--- config.mk ---
export PLATFORM = sky130hd
export DESIGN_NAME = cla_adder_pipe
export DESIGN_NICKNAME = d
export VERILOG_FILES = /design/src/rtl/cla_adder_pipe.sv
export SDC_FILE = /design/constraint.sdc
export NUM_CORES = 1
export LEC_CHECK = 0
export CAP_MARGIN = 20
export CELL_PAD_IN_SITES_DETAIL_PLACEMENT = 1
export CELL_PAD_IN_SITES_GLOBAL_PLACEMENT = 2
export CORE_ASPECT_RATIO = 1.25
export CORE_UTILIZATION = 42
export DETAILED_ROUTE_END_ITERATION = 6
export PLACE_DENSITY = 0.95
export SYNTH_ARGS = -nofsm -noshare
export SYNTH_HDL_FRONTEND = slang
export SYNTH_SLANG_ARGS = --single-unit
--- constraint.sdc ---
create_clock -name clk -period 13.7 [get_ports clk]
set_clock_uncertainty 0.2 [all_clocks]
set_input_delay 1.37 -clock clk [delete_from_list [all_inputs] [get_ports clk]]
set_output_delay 1.37 -clock clk [all_outputs]
set_load 0.02 [all_outputs]
--- src/rtl/cla_adder_pipe.sv ---
// -----------------------------------------------------------------------------
// cla_adder_pipe
//   Pipelined carry-lookahead adder/subtractor. The operands are cut into
//   SEG-bit segments. Stage k adds segment k with 4-bit lookahead groups and
//   registers its carry for stage k+1. Operand segments are skewed on the way
//   in and result segments are deskewed on the way out, so every sum bit of
//   one operation leaves on the same cycle.
//
//   Latency is STAGES = WIDTH/SEG enabled edges. The accepting edge counts as
//   the first of them. Throughput is one operation per enabled cycle.
//
// Parameters
//   WIDTH     operand/result width, a multiple of SEG
//   SEG       bits resolved per stage, a multiple of 4
//
// Ports
//   clk       clock, rising edge
//   rst       synchronous active-high reset, takes priority over en
//   en        advance enable; 0 holds every register
//   in_valid  a/b/cin/sub carry an operation this cycle
//   a, b      operands
//   cin       carry-in to bit 0, used as given
//   sub       0: a+b+cin, 1: a+~b+cin
//   out_valid sum/cout/ovf hold a completed operation
//   sum       registered result (mod 2^WIDTH)
//   cout      registered carry out of bit WIDTH-1
//   ovf       registered signed overflow
//
// Build option
//   CLA_PIPE_OVF_EN : when defined, ovf reports signed overflow. It is
//                     computed in the last stage and registered with sum.
//                     When undefined, ovf is tied to 0.
// -----------------------------------------------------------------------------
module cla_adder_pipe #(
  parameter int WIDTH = 32,
  parameter int SEG   = 8
) (
  input  logic             clk,
  input  logic             rst,
  input  logic             en,
  input  logic             in_valid,
  input  logic [WIDTH-1:0] a,
  input  logic [WIDTH-1:0] b,
  input  logic             cin,
  input  logic             sub,
  output logic             out_valid,
  output logic [WIDTH-1:0] sum,
  output logic             cout,
  output logic             ovf
);

  localparam int STAGES = WIDTH / SEG;
  localparam int GROUPS = SEG / 4;

  // One 4-bit lookahead group. Returns {carry_out, sum[3:0]}.
  function automatic logic [4:0] cla4(input logic [3:0] x,
                                      input logic [3:0] y,
                                      input logic       c0);
    logic [3:0] g;
    logic [3:0] p;
    logic [4:0] c;
    g    = x & y;
    p    = x ^ y;
    c[0] = c0;
    c[1] = g[0] | (p[0] & c0);
    c[2] = g[1] | (p[1] & g[0]) | (p[1] & p[0] & c0);
    c[3] = g[2] | (p[2] & g[1]) | (p[2] & p[1] & g[0])
         | (p[2] & p[1] & p[0] & c0);
    c[4] = g[3] | (p[3] & g[2]) | (p[3] & p[2] & g[1])
         | (p[3] & p[2] & p[1] & g[0])
         | (p[3] & p[2] & p[1] & p[0] & c0);
    return {c[4], p ^ c[3:0]};
  endfunction

  // Combinational stage outputs, gathered so that a single register block
  // owns each piece of state.
  logic [STAGES-1:0] seg_cout;
  logic [WIDTH-1:0]  seg_sum;

  // carry_q[k] is the carry registered out of stage k.
  logic [STAGES-1:0] carry_q;

  // valid_q[j] belongs to the operation that has passed j enabled edges.
  logic [STAGES:1]   valid_q;

  always_ff @(posedge clk) begin
    if (rst) begin
      valid_q <= '0;
      carry_q <= '0;
    end else if (en) begin
      valid_q[1] <= in_valid;
      for (int j = 2; j <= STAGES; j++) begin
        valid_q[j] <= valid_q[j-1];
      end
      carry_q <= seg_cout;
    end
  end

  assign out_valid = valid_q[STAGES];
  assign cout      = carry_q[STAGES-1];

`ifdef CLA_PIPE_OVF_EN
  // Sign bits of A and effective B for the operation now in the last stage.
  // They reach that stage inside the last segment's skew registers.
  logic top_sign_a;
  logic top_sign_beff;
  logic ovf_q;
`endif

  for (genvar k = 0; k < STAGES; k++) begin : g_seg
    localparam int DLY = STAGES - 1 - k;

    logic [SEG-1:0] a_seg;
    logic [SEG-1:0] b_seg;
    logic           sub_seg;
    logic           c_in;
    logic [SEG-1:0] beff;
    logic [SEG-1:0] res;
    logic           c_out;

    if (k == 0) begin : g_in
      assign a_seg   = a[SEG-1:0];
      assign b_seg   = b[SEG-1:0];
      assign sub_seg = sub;
      assign c_in    = cin;
    end else begin : g_in
      // Input skew: k registers so that this segment meets the carry of
      // its own operation coming out of stage k-1.
      logic [SEG-1:0] a_q [1:k];
      logic [SEG-1:0] b_q [1:k];
      logic [k:1]     sub_q;

      always_ff @(posedge clk) begin
        if (rst) begin
          for (int j = 1; j <= k; j++) begin
            a_q[j] <= '0;
            b_q[j] <= '0;
          end
          sub_q <= '0;
        end else if (en) begin
          a_q[1]   <= a[k*SEG +: SEG];
          b_q[1]   <= b[k*SEG +: SEG];
          sub_q[1] <= sub;
          for (int j = 2; j <= k; j++) begin
            a_q[j]   <= a_q[j-1];
            b_q[j]   <= b_q[j-1];
            sub_q[j] <= sub_q[j-1];
          end
        end
      end

      assign a_seg   = a_q[k];
      assign b_seg   = b_q[k];
      assign sub_seg = sub_q[k];
      assign c_in    = carry_q[k-1];
    end

    assign beff = b_seg ^ {SEG{sub_seg}};

    // Lookahead inside each group, ripple between groups.
    always_comb begin
      logic c;
      c   = c_in;
      res = '0;
      for (int g = 0; g < GROUPS; g++) begin
        {c, res[g*4 +: 4]} = cla4(a_seg[g*4 +: 4], beff[g*4 +: 4], c);
      end
      c_out = c;
    end

    assign seg_sum[k*SEG +: SEG] = res;
    assign seg_cout[k]           = c_out;

    // Output deskew: res_q[0] is the stage register, and DLY more registers
    // follow so that all segments line up on the output.
    logic [SEG-1:0] res_q [0:DLY];

    always_ff @(posedge clk) begin
      if (rst) begin
        for (int j = 0; j <= DLY; j++) begin
          res_q[j] <= '0;
        end
      end else if (en) begin
        res_q[0] <= res;
        for (int j = 1; j <= DLY; j++) begin
          res_q[j] <= res_q[j-1];
        end
      end
    end

    assign sum[k*SEG +: SEG] = res_q[DLY];

`ifdef CLA_PIPE_OVF_EN
    if (k == STAGES - 1) begin : g_sign
      assign top_sign_a    = a_seg[SEG-1];
      assign top_sign_beff = beff[SEG-1];
    end
`endif
  end

`ifdef CLA_PIPE_OVF_EN
  // Overflow: both operands share a sign and the result sign differs.
  always_ff @(posedge clk) begin
    if (rst) begin
      ovf_q <= 1'b0;
    end else if (en) begin
      ovf_q <= (top_sign_a == top_sign_beff) &&
               (seg_sum[WIDTH-1] != top_sign_a);
    end
  end

  assign ovf = ovf_q;
`else
  assign ovf = 1'b0;
`endif

endmodule

=== Yosys cells after proc, flatten, opt, wreduce, memory -nomap -nowiden ===
Memories as Yosys holds them, arrays and structs flattened.
Cells that the tools add are included.

* Register bits after elaboration: 14
* Memory bits (writable): 176
* Input bits: 70
* Output and inout port bits: 35
* Logic and storage cells: 301
* Memories kept: 10

* Muxes and demuxes: 28
* Bitwise operators: 257
* Reductions and logical operators: 1

{| class="wikitable"
|+ Memories
! memory !! words !! bits a word !! read ports !! clocked after memory_dff !! wr ports !! RTL line !! RTL
|-
| g_seg[0].res_q || 4 || 8 || 4 || 0 || 4 || 176 || <nowiki>logic [SEG-1:0] res_q [0:DLY];</nowiki>
|-
| g_seg[1].res_q || 3 || 8 || 3 || 0 || 3 || 176 ||
|-
| g_seg[3].g_in.a_q || 3 || 8 || 3 || 0 || 3 || 129 || <nowiki>logic [SEG-1:0] a_q [1:k];</nowiki>
|-
| g_seg[3].g_in.b_q || 3 || 8 || 3 || 0 || 3 || 130 || <nowiki>logic [SEG-1:0] b_q [1:k];</nowiki>
|-
| g_seg[2].g_in.a_q || 2 || 8 || 2 || 0 || 2 || 129 ||
|-
| g_seg[2].g_in.b_q || 2 || 8 || 2 || 0 || 2 || 130 ||
|-
| +4 memories || -- || -- || -- || -- || -- || -- ||
|}

{| class="wikitable"
|+ Operator list
! kind !! number
|-
| 8-bit two-way mux || 22
|-
| 1-bit AND || 128
|-
| 1-bit bitwise OR || 101
|-
| 4-bit bitwise XOR || 16
|-
| 4-bit AND || 8
|-
| 8-bit bitwise XOR || 4
|-
| 8-bit OR reduction || 1
|-
| 1-bit two-way mux || 6
|}

=== Depth between registers and ports, before layout ===
An unclocked memory read counts as a cell.

* Depth in word-level cells: 12
* Depth in mapped cells: 10
* Depth with buffers taken out: 9

=== Worst setup path before layout ===
Ideal clock, no wire load.

* Path kind: input port to flip-flop
* From: input en
* To: memory g_seg[0].res_q[0][0], enable pin
* Setup time: 529 ps
* Arrival time: 5020 ps
* Required time: 12971 ps
* Setup slack: 7952 ps
* Stages on the path: 3
* Buffers on the path: 1
* Cell sequence: buf_6 nor2_1 inv_1

{| class="wikitable"
|+ RTL lines
! item !! RTL line !! RTL
|-
| start: declaration || 40 || <nowiki>input logic en,</nowiki>
|-
| end: declaration || 176 ||
|}

==> out/metrics.cfg <==
[sta]
rsz0062_at_grt=no
setup_violations=0
fin_setup_tns_ns=0
slew_headroom_pct=51.6
finalMaxSlewViolations=0
clock.fmax_mhz=240
period_share_pct=30.4
worstMarginPinSlew_ns=0.724
timing.final.ws_setup_ns=9.53
min_period_ns=4.17
finalHoldViolations=0

[placed_design]
place_ws_ns=8.87
dpl_cell_area_um2=9610
gp_congestion=0.728
io_buffers=103
hpwl_um=10500

[synth]
yosysSeqAreaShare_pct=64.8
synth_edf_count=176
synth_cell_types=43
syn_nets=715
ys_warn_count=0
ys_async_sr_fraction_pct=0
syn_area_um2=8500
ys_ff_latch=187
synth-main-ff-cell=edfxtp_1
syn-instance-count=605
avgSynthCellArea_um2=14.1

[floorplan]
io_pins=105
dieArea_um2=20800
start_util_pct=43.3
fp.dieW_um=129
fp.dieH_um=161
core_um2=19600
core.rowCount=57

[clocking]
cts.sinks=187
cts_setup_buffers=0
postCtsHoldBufs=0
clockBufferDepth=2
postCtsResizedCells=0
cts_tree=yes
path_clk_slew_ns=0.07
htree_levels=4
cts-root-buf=clkbuf_16
clk_latency_ns=0.43
numCtsBuffers=17

[layout]
mostFrequentLayoutCells=edfxtp_1, and2_1, clkdlybuf4s50_1, xor2_1, ha_1
area_growth_pct=20.5
final_common_cell=edfxtp_1
postLayoutCoreUtil_pct=52.2
finalInstanceArea_um2=10200
layout-drive-gt1-share_pct=6.14
final_nets=797
num_antenna_cells=0

[power_and_ir_drop]
power.density_nw_per_um2=129
leakage_uw=0.00416
ir_worst_vdd_mv=0.0849

[flow_run]
maxCapViolations=0

[critical_path]
cp.required_ns=13.61
crit_fanout=86
start_kind=primary input
path_class=in -> reg
critPathArrivalTime_ns=4.08
worst_setup_path_end_kind=flip-flop

[route]
wl_per_cell_um=15.8
detail_route.first_pass.iterations=4
ant_nets=0
drc=0
drtIter0Drc=344
viasPerCell=4.71
wl_um=15300
via_count=4542

[global_routing]
grt_pass1_wl_um=24500
grt_pass1_vias=4900
grt_max_degree=164
grtUsageTotal_pct=15.8
overflow=0
antenna_found_initial=0

[worst_hold_path]
hold_class=reg -> reg

[outcome]
run_status=completed

## final cells by class
| type | instances | area [µm²] |
|---|---|---|
| multi-input combinational | 355 | 2650 |
| tap | 265 | 332 |
| timing repair buffer | 107 | 1100 |
| clock inverter | 8 | 53.8 |
| fill | 1909 | 9370 |
| inverter | 19 | 76.3 |
| clock buffer | 24 | 524 |
| sequential | 187 | 5510 |
## worst max-delay path: stages
cell             delay (ns)
clkdlybuf4s50_1        0.83
nor2_1                 0.33
inv_6                  0.61
buf_4                  0.57
buf_16                 0.32
## where the power goes
| part | internal (µW) | switching, µW |
|---|---|---|
| logic | 75.1 | 82.0 |
| clock network | 269 | 203 |
| registers | 673 | 15.0 |
| total | 1020 | 300 |
## sequential cells by signal, indices dropped and copies added (netlist names)
register / flops
g_seg.g_in.b_q: 48
carry_q: 4
g_seg.res_q: 80
g_seg.g_in.a_q: 48
g_seg.g_in.sub_q: 3
valid_q: 4
## final timing paths
kind | startpoint | end | slack (ns) | cells past startpoint
max | en | g_seg[2].res_q[0][0] | 9.53 | 5
min | valid_q[1] | valid_q[1] | 0.31 | 2
max reg2reg | g_seg[2].g_in.sub_q[1] | g_seg[1].res_q[0][5] | 10.82 | 8
min reg2reg | valid_q[1] | valid_q[1] | 0.31 | 2
## routing by layer
metal,vias to the layer above,routed length [µm],track usage [%],share of wire (%)
li1,2234,-,-,-
met1,2191,5960,16.7,39
met2,95,8430,29.4,55
met3,22,551,3.51,3.6
met4,0,329,7.01,2.2
met5,-,0,0,0
## cell usage after synthesis (6+ instances only)
| cell type | instances | share of area [%] |
|---|---|---|
| nor2_1 | 31 | 1.4 |
| xor2_1 | 41 | 4.2 |
| buf_4 | 18 | 1.6 |
| a21oi_1 | 14 | 0.82 |
| inv_1 | 19 | 0.84 |
| o21ai_0 | 6 | 0.35 |
| edfxtp_1 | 176 | 62 |
| xnor2_1 | 8 | 0.82 |
| nand2_1 | 8 | 0.35 |
| dfxtp_1 | 11 | 2.6 |
| mux2i_1 | 12 | 1.4 |
| clkbuf_2 | 11 | 0.65 |
| ha_1 | 32 | 4.7 |
| and2_1 | 148 | 11 |
| fa_1 | 8 | 1.9 |
| a21o_1 | 7 | 0.62 |
| clkbuf_1 | 7 | 0.31 |
## logic make-up after synthesis
group | Yosys count | share of synthesized area [%]
AOI/OAI and AO/OA | 46 | 3.78
xor gates and xnor gates | 49 | 5.05
adders and majority gates | 40 | 6.59
buffers and inverters | 63 | 4.18
DFF | 187 | 64.8
muxes | 12 | 1.41
other | 1 | 0.0441
and+or+nand+nor | 207 | 14.2
## stage by stage
stage / hold slack [ns] / total power, µW / instances
2_1_floorplan: 0.260 / 801 / 605
3_3_place_gp: 0.273 / 842 / 931
3_5_place_dp: 0.301 / 857 / 931
4_1_cts: 0.317 / 1330 / 963
5_1_grt: 0.331 / 1370 / 965
6_report: 0.310 / 1320 / 965
(Power assumes the default switching activity.)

★ ★ ★ ★ ★ ★ ★

**Aim of the task:** Within the material above, the line with "a+b+cin, 1: a+~b+cin" opens the range and the line with "One 4-bit lookahead" closes it; reproduce that range word for word.

**Result of this task:**
//   sub       0: a+b+cin, 1: a+~b+cin
//   out_valid sum/cout/ovf hold a completed operation
//   sum       registered result (mod 2^WIDTH)
//   cout      registered carry out of bit WIDTH-1
//   ovf       registered signed overflow
//
// Build option
//   CLA_PIPE_OVF_EN : when defined, ovf reports signed overflow. It is
//                     computed in the last stage and registered with sum.
//                     When undefined, ovf is tied to 0.
// -----------------------------------------------------------------------------
module cla_adder_pipe #(
  parameter int WIDTH = 32,
  parameter int SEG   = 8
) (
  input  logic             clk,
  input  logic             rst,
  input  logic             en,
  input  logic             in_valid,
  input  logic [WIDTH-1:0] a,
  input  logic [WIDTH-1:0] b,
  input  logic             cin,
  input  logic             sub,
  output logic             out_valid,
  output logic [WIDTH-1:0] sum,
  output logic             cout,
  output logic             ovf
);

  localparam int STAGES = WIDTH / SEG;
  localparam int GROUPS = SEG / 4;

  // One 4-bit lookahead group. Returns {carry_out, sum[3:0]}.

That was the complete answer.